Benefits of membership include discounts on registration for teleseminars and conferences, and book purchases, as well as access to listservs, web-listing opportunities, and access to the AAPB website's member's only area. Benefits also include online and print delivery of the Biofeedback magazine and Applied Psychophysiology and Biofeedback journal, and access to group-rate healthcare insurance through Chalice MD, and more.

==History==
The Biofeedback Research Society (BRS) was founded in 1969. The BRS was renamed the Biofeedback Society of America (BSA) in 1976 and the Association for Applied Psychophysiology and Biofeedback (AAPB) in 1989.

==Executive Directors==
1969 to 2009 - Francine Butler, PhD, CAE, CMP
2007 to 2010 - David L. Stumph, IOM, CAE
2011 to 2022 - Michelle Cunningham
2022 to present - Leslie Shivers, CAE

==Past presidents==

2024-25 - Inna Khazan
2022-23 - Fredric Shaffer
2019-21 - Ethan Benore
2018 - Patrick Steffen
2017 - Gabriel Sella
2016 - Thomas Collura
2015 - Richard Harvey
2014 - Stuart Donaldson
2013 - Richard Sherman
2012 - Jeffrey Bolek
2011 - Gabriel Tan
2010 - Carmen Russoniello
2009 - John Arena
2008 - Aubrey Ewing
2007 - Alan Glaros
2006 - Richard Gevirtz
2005 - Richard Sherman
2004 - Steve Baskin
2003 - Lynda Kirk
2002 - Paul Lehrer
2001 - Donald Moss
2000 - Doil Montgomery
1999 - Dale Walters
1998 - Ian Wickramasekera
1997 - Sebastian Striefel
1996 - Joel F. Lubar
1995 - Angele McGrady
1994 - Michael McKee
1993 - Frank Andrasik
1992 - Paula B. Amar
1991 - Steven L. Wolf
1990 - J. Peter Rosenfeld
1989 - Susan Middaugh
1988 - M. Barry Sterman
1987 - Mark Schwartz
1986 - Carol Schneider
1985 - Patricia Norris
1984 - Neal Miller
1983 - John D. Rugh
1982 - Steven L. Fahrion
1981 - Bernard T. Engel
1980 - Edward Taub
1979 - John Basmajian
1978 - Elmer Green
1977 - Charles Stroebel
1976 - Erik Peper
1975 - Joe Kamiya
1974 - Thomas H. Budzynski
1973 - Gary Schwartz
1971 to 1972 - Johann Stoyva
1970 to 1971 - Thomas Mulholland
1969 to 1970 - Barbara Brown,

==AAPB Foundation==
The AAPB Foundation was formed in 1985 at the urging of then AAPB president, Neal Miller. Miller believed that the organization should encourage the interest and application of work by students to demonstrate the efficacy of biofeedback techniques. Presently, the foundation annually supports travel scholarships to students whose papers have been accepted for presentation at the annual meeting.

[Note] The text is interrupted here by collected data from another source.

$ cat src/design/tvs_pkg.sv
// Shared types and constants for the triangular variate sampler.
package tvs_pkg;
  localparam int unsigned FracBits = 16;
  localparam int unsigned UBits = 16;
  localparam int unsigned TimeW = 32;
  localparam int unsigned CfgIdxW = 2;
  localparam int unsigned QueueDepth = 4;

  typedef enum logic [1:0] {
    DistTriangular = 2'd0,
    DistNormal = 2'd1,
    DistUniform = 2'd2,
    DistUnused = 2'd3
  } dist_mode_e;

  typedef enum logic [CfgIdxW-1:0] {
    RegDistMode = 2'd0,
    RegMinTime = 2'd1,
    RegMaxTime = 2'd2,
    RegModeTime = 2'd3
  } cfg_reg_e;

  // Classified word handed from the front part to the back part.
  typedef struct packed {
    logic [1:0] kind;     // 0 zero result, 1 error, 2 lower branch, 3 upper branch
    logic [63:0] radicand;
    logic [TimeW-1:0] base;
  } job_t;

  localparam logic [1:0] KindZero = 2'd0;
  localparam logic [1:0] KindError = 2'd1;
  localparam logic [1:0] KindLower = 2'd2;
  localparam logic [1:0] KindUpper = 2'd3;
endpackage

$ cat src/design/tvs_queue.sv
// Short queue between the front and back parts.
module tvs_queue #(
  parameter int unsigned DEPTH = tvs_pkg::QueueDepth
) (
  input  logic clk_i,
  input  logic rst_ni,
  input  logic push_i,
  input  tvs_pkg::job_t data_i,
  input  logic pop_i,
  output logic not_empty_o,
  output logic room_o,
  output tvs_pkg::job_t data_o
);
  localparam int unsigned AW = (DEPTH > 1) ? $clog2(DEPTH) : 1;
  tvs_pkg::job_t mem_q [DEPTH];
  logic [AW-1:0] wr_q, rd_q;
  logic [AW:0] cnt_q;

  function automatic logic [AW-1:0] bump(input logic [AW-1:0] p);
    return (p == AW'(DEPTH - 1)) ? '0 : p + AW'(1);
  endfunction

  always_ff @(posedge clk_i or negedge rst_ni) begin
    if (!rst_ni) begin
      wr_q <= '0;
      rd_q <= '0;
      cnt_q <= '0;
    end else begin
      if (push_i) wr_q <= bump(wr_q);
      if (pop_i) rd_q <= bump(rd_q);
      cnt_q <= cnt_q + (AW+1)'(push_i) - (AW+1)'(pop_i);
    end
  end

  always_ff @(posedge clk_i) begin
    if (push_i) mem_q[wr_q] <= data_i;
  end

  assign data_o = mem_q[rd_q];
  assign not_empty_o = cnt_q != '0;
  assign room_o = cnt_q != (AW+1)'(DEPTH);

  overflow_a: assert property (@(posedge clk_i) disable iff (!rst_ni)
    push_i |-> room_o || pop_i) else $error("queue overflow");
  underflow_a: assert property (@(posedge clk_i) disable iff (!rst_ni)
    pop_i |-> not_empty_o) else $error("queue underflow");
  count_a: assert property (@(posedge clk_i) disable iff (!rst_ni)
    cnt_q <= (AW+1)'(DEPTH)) else $error("queue count out of range");
endmodule
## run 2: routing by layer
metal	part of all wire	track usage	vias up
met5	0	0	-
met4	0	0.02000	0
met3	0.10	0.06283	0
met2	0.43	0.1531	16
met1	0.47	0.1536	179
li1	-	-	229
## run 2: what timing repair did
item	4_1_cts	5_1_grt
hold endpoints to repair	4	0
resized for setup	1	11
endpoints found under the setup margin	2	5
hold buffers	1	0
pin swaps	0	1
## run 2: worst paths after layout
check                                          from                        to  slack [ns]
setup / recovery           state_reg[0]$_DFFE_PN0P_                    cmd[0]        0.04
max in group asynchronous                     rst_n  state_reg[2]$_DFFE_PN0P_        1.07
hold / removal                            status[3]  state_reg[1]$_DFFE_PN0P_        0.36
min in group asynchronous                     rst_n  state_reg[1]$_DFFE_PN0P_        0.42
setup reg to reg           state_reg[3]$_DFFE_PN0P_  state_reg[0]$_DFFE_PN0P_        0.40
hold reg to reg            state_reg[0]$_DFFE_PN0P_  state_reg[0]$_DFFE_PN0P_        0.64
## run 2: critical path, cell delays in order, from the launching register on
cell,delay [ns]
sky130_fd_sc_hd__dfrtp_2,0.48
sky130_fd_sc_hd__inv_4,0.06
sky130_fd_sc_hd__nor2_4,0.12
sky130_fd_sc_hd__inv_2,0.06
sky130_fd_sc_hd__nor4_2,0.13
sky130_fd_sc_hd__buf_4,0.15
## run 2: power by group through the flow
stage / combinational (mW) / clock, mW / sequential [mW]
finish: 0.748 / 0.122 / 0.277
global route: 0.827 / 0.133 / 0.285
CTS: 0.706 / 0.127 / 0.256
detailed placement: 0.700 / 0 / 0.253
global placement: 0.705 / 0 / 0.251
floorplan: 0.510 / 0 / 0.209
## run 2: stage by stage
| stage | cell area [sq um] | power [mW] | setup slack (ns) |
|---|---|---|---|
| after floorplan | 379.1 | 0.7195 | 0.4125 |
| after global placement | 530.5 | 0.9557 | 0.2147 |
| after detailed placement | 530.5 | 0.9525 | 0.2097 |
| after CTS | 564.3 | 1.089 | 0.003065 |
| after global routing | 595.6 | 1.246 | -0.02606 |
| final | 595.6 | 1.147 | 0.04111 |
## src/sv/svc_ram.sv

```systemverilog
// Generic single-write, single-read RAM with registered read data.
// Standalone; sized by its WIDTH and DEPTH parameters.
`timescale 1ns / 1ps

module svc_ram #(
	parameter int WIDTH = 32,
	parameter int DEPTH = 64,
	localparam int AW = (DEPTH > 1) ? $clog2(DEPTH) : 1
) (
	input  logic             clk,
	input  logic             we,
	input  logic [AW-1:0]    waddr,
	input  logic [WIDTH-1:0] wdata,
	input  logic [AW-1:0]    raddr,
	output logic [WIDTH-1:0] rdata
);

	logic [WIDTH-1:0] mem_q [DEPTH];

	// Write port
	always_ff @(posedge clk) begin
		if (we) begin
			mem_q[waddr] <= wdata;
		end
	end

	// Registered read port
	always_ff @(posedge clk) begin
		rdata <= mem_q[raddr];
	end

endmodule

```

## config.mk

```make
export PLATFORM = sky130hd
export DESIGN_NAME = svc_ram
export DESIGN_NICKNAME = d
export VERILOG_FILES = /design/src/sv/svc_ram.sv
export SDC_FILE = /design/constraint.sdc
export NUM_CORES = 2
export LEC_CHECK = 0
export BUFFER_PORTS_ARGS = -buffer_cell sky130_fd_sc_hd__buf_2
export CORE_UTILIZATION = 60
export CTS_BUF_LIST = sky130_fd_sc_hd__clkbuf_4 sky130_fd_sc_hd__clkbuf_8
export DETAILED_ROUTE_END_ITERATION = 8
export PLACE_DENSITY = 0.78
export SYNTH_ARGS = -nofsm -noshare
export SYNTH_HDL_FRONTEND = slang
export SYNTH_SLANG_ARGS = --single-unit
```

## constraint.sdc

```tcl
create_clock -name clk -period 11 [get_ports clk]
set_input_delay 2.2 -clock clk [delete_from_list [all_inputs] [get_ports clk]]
set_output_delay 2.2 -clock clk [all_outputs]
set_load 0.02 [all_outputs]
```

==> summary.md <==
| Metric | Value |
|---|---|
| Count of buffers inserted at the top-level ports | `77` |
| Max Fclk | `~200 MHz` |
| DRC violations left | `0` |
| Warnings, synthesis | `0` |
| Unrepaired setup endpoints after global routing | `false` |
| Total power per unit cell area | `about 180 nW/um2` |
| Synth area leader | `edfxtp_1` |
| Outcome | `complete, no violations` |
| Placeable Area | `between 100,000 and 150,000 um2` |
| # resized after CTS | `0` |
| Nature of the critical path startpoint | `input port` |
| Total vias in the final route | `around 38k` |
| Worst Path Arrival | `around 6 ns` |
| Hold Vio Cnt, Final | `0` |
| Pleak | `27.51 nW` |
| Area added between synthesis and finish | `11.71%` |
| Iteration count of the initial detailed-routing pass | `5` |
| Share of post-route cells with drive strength above 1 | `about 33%` |
| Max Cap Violations | `0` |
| Worst setup path class | `in -> reg` |
| Number of rows created at floorplan | `roughly 130` |
| Post-Synthesis Net Count | `3,370` |
| Final Instance Count excl. Fillers | `between 5k and 6k` |
| Slew headroom | `between 10% and 20%` |
| Clk sinks | `between 2k and 2.5k` |
| Half-perimeter wire length after placement | `slightly below 100 mm` |
| Prevailing post-synth register cell | `edfxtp_1` |
| Via density | `roughly 6.8` |
| Total Routed Length | `around 190 mm` |
| Number of H-tree levels | `5` |
| Worst-case vdd ir drop | `between 0.15 and 0.2 mV` |
| Hold Buf Count CTS | `0` |
| Clock buffers created by TritonCTS | `around 330` |
| Grt ovf | `0` |
| Fillcell total | `approximately 7.5k` |
| Detailed router's first-iteration violation count | `~6.4k` |
| Die Y-Extent | `about 360 um` |
| Routed length per placed instance | `between 30 and 40 um` |
| Async set-reset flop share out of synthesis | `0%` |
| Total routing usage reported by global routing | `between 20% and 30%` |
| Proportion of synthesized chip area in sequential cells | `approximately 79%` |
| Endpoint kind of the worst setup timing path | `register` |
| Dominant cell type by count on the critical path | `buf_4` |
| Data required time of the critical path | `roughly 12 ns` |
| Sum of negative setup slack | `0 ns` |
| Total die area | `132,300 um2` |
| Setup Viol. Count Final | `0` |
| Number of flops mapped to enable cells by yosys | `2,048` |
| Boundary Pins | `slightly below 80` |
| Antenna violations before repair | `14` |
| Fraction of synthesized cell area taken by the top area cell type | `roughly 80%` |
| CTS Root Cell | `clkbuf_8` |
| Longest Clk Path Bufs | `4` |
| Largest net degree at the start of global routing | `about 110` |
| Worst skew pair latency | `just under 1 ns` |
| Peak per-stage delay on the critical path | `approximately 0.87 ns` |
| Number of buffers inserted by post-CTS setup repair | `0` |
| Crit path buf inv count | `2` |
| Cell count after synthesis | `3,324` |
| Hold Path Class | `reg -> reg` |
| Slew Limit Fails | `0` |
| Slew of the pin with the lowest slew margin | `approximately 1.3 ns` |
| Clk pin slew, worst setup/hold paths | `0.06 ns` |
| Yosys cell types | `34` |
| Period utilization | `45.71%` |
| Cell Count Post-Placement | `between 5k and 6k` |
| Largest delay share family, worst path | `compound AO/OA/AOI/OAI gates` |
| Clock period minus worst slack | `5.028 ns` |
| Final weighted congestion in routability-driven placement | `roughly 0.79` |
| Post-synthesis area per instance | `around 24 um2` |
| Initial core utilization | `between 60% and 70%` |
| First-pass GRT wire length | `271.7 mm` |
| Top cells by area in the synthesized netlist | `edfxtp_1 78%, mux4_2 16%, mux2i_1 1.2%` |
| Summed instance area of the synthesized netlist | `78,520 um2` |
| Cell type of the slowest stage on the worst timing path | `nand2b_1` |
| Die width | `about 360 um` |
| Clock tree from TritonCTS | `yes` |
| Nets | `3,689` |
| Number of nets still failing antenna checks after routing | `0` |
| Via count of the first global-routing pass | `between 30k and 40k` |
| Top fanout value on the critical path | `35` |
| Setup clock skew after layout | `0.04242 ns` |
| CP cell instances | `buf_4 -> buf_4 -> nand2b_1 -> o22ai_1 -> nor3_1 -> a31oi_1 -> nor2_1` |
| FF+latch count, synth | `~2.1k` |
logic make-up (layout without fill, tap and decap cells):
group                  Yosys count  count (layout)  share of synthesized area (%)
and+or+nand+nor                223             223                          1.265
other                            0               7                              0
muxes                          637             637                          16.79
AOI/OAI and AO/OA              202             202                          1.673
DFF                           2080            2080                          79.14
buffers and inverters          182             730                          1.128
worst register-to-register path, stage by stage, from the launching register on:
cell and delay [ns]:
edfxtp_1 0.38, mux4_2 0.49, mux4_2 0.48, o22ai_1 0.55
nor2_1 0.27
worst paths after layout:
path	startpoint	endpoint	slack (ns)	cells after the start
max	raddr[3]	rdata[18]	5.97	7
min	mem_q[29][20]	rdata[20]	0.74	4
max reg2reg	mem_q[50][28]	rdata[28]	8.65	4
min reg2reg	mem_q[29][20]	rdata[20]	0.74	4
sequential cells by signal, indices dropped and copies added (netlist names):
name	flops
mem_q	2048
rdata	32
metrics by stage:
step / hold slack (ns) / setup slack, ns / total power, W / utilization (%) / cell area, um2
global placement: 0.7106 / 5.128 / 0.009723 / 62.86 / 81500
global route: 0.7898 / 5.950 / 0.01622 / 67.64 / 87700
finish: 0.7432 / 5.972 / 0.01580 / 67.65 / 87710
detailed placement: 0.7284 / 5.046 / 0.009744 / 62.86 / 81500
floorplan: 0.6632 / 5.640 / 0.009405 / - / 78520
CTS: 0.7440 / 6.110 / 0.01586 / 67.64 / 87690
power by group:
part | switching, W | internal, W | total (W) | leakage [nW]
clock | 0.00282 | 0.00340 | 0.00622 | 3.30
sequential | 0.0000396 | 0.00878 | 0.00882 | 18.7
combinational | 0.000480 | 0.000280 | 0.000760 | 5.52
total | 0.00334 | 0.0125 | 0.0158 | 27.5
cells in the final DEF, fill, tap and decap left out, types with 17 or more instances in the layout:
cell type / count
mux2i_1: 93
clkinv_2: 17
nand2_1: 26
clkinv_1: 60
dfxtp_1: 32
nor2_4: 62
edfxtp_1: 2048
clkbuf_4: 118
mux4_2: 544
o22ai_1: 84
o221ai_1: 27
a21oi_1: 62
buf_4: 91
nor2_1: 75
clkbuf_8: 356
buf_2: 73
area by class of cell:
cell class	count	area, um2	area share [%]
Clock inverter	83	401.6	0.4579
Tap cell	1742	2180	2.485
Multi-Input combinational cell	1062	15970	18.21
Antenna cell	7	17.52	0.01997
Timing Repair Buffer	173	1214	1.384
Sequential cell	2080	62140	70.85
Clock buffer	474	5786	6.596
layer usage:
| layer | vias up | part of all wire (%) | track usage (%) |
|---|---|---|---|
| met5 | - | 0.033 | 0 |
| met2 | 2941 | 47 | 44.91 |
| met3 | 463 | 13 | 6.045 |
| met1 | 20010 | 35 | 42.08 |
| li1 | 14920 | - | - |
| met4 | 10 | 4.1 | 12.76 |
cells in the mapped netlist (2+ instances only):
library cell  number
nand3_1            5
a311oi_1           8
nand4_1            2
and3_1             4
mux2i_1           93
buf_6              5
a21oi_1           62
and2_1             2
nand3b_1           5
buf_4             25
or3_1              3
a41o_1             4
nor3_1             7
a22oi_1           12
or3b_1             2
nor2b_1           15
buf_2             57
or3b_2             3
o22ai_1           84
nor2_1           137
o221ai_1          27
edfxtp_1        2048
clkbuf_1          74
o32ai_1            4
dfxtp_1           32
mux4_2           544
buf_1             21
nand2_1           26
nand2b_1           8
Power figures use the tool's default switching activity.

The Foundation for Education and Research in Biofeedback and Related Sciences initiated a program aimed at stimulating biofeedback research at its 2009 Board meeting. The board established funding for three grants at $1,000 each. Eligibility is limited to graduate students doing research in biofeedback and related fields. The award is accompanied by a travel scholarship and a waiver of registration to attend the AAPB annual meeting where the results of the research are presented.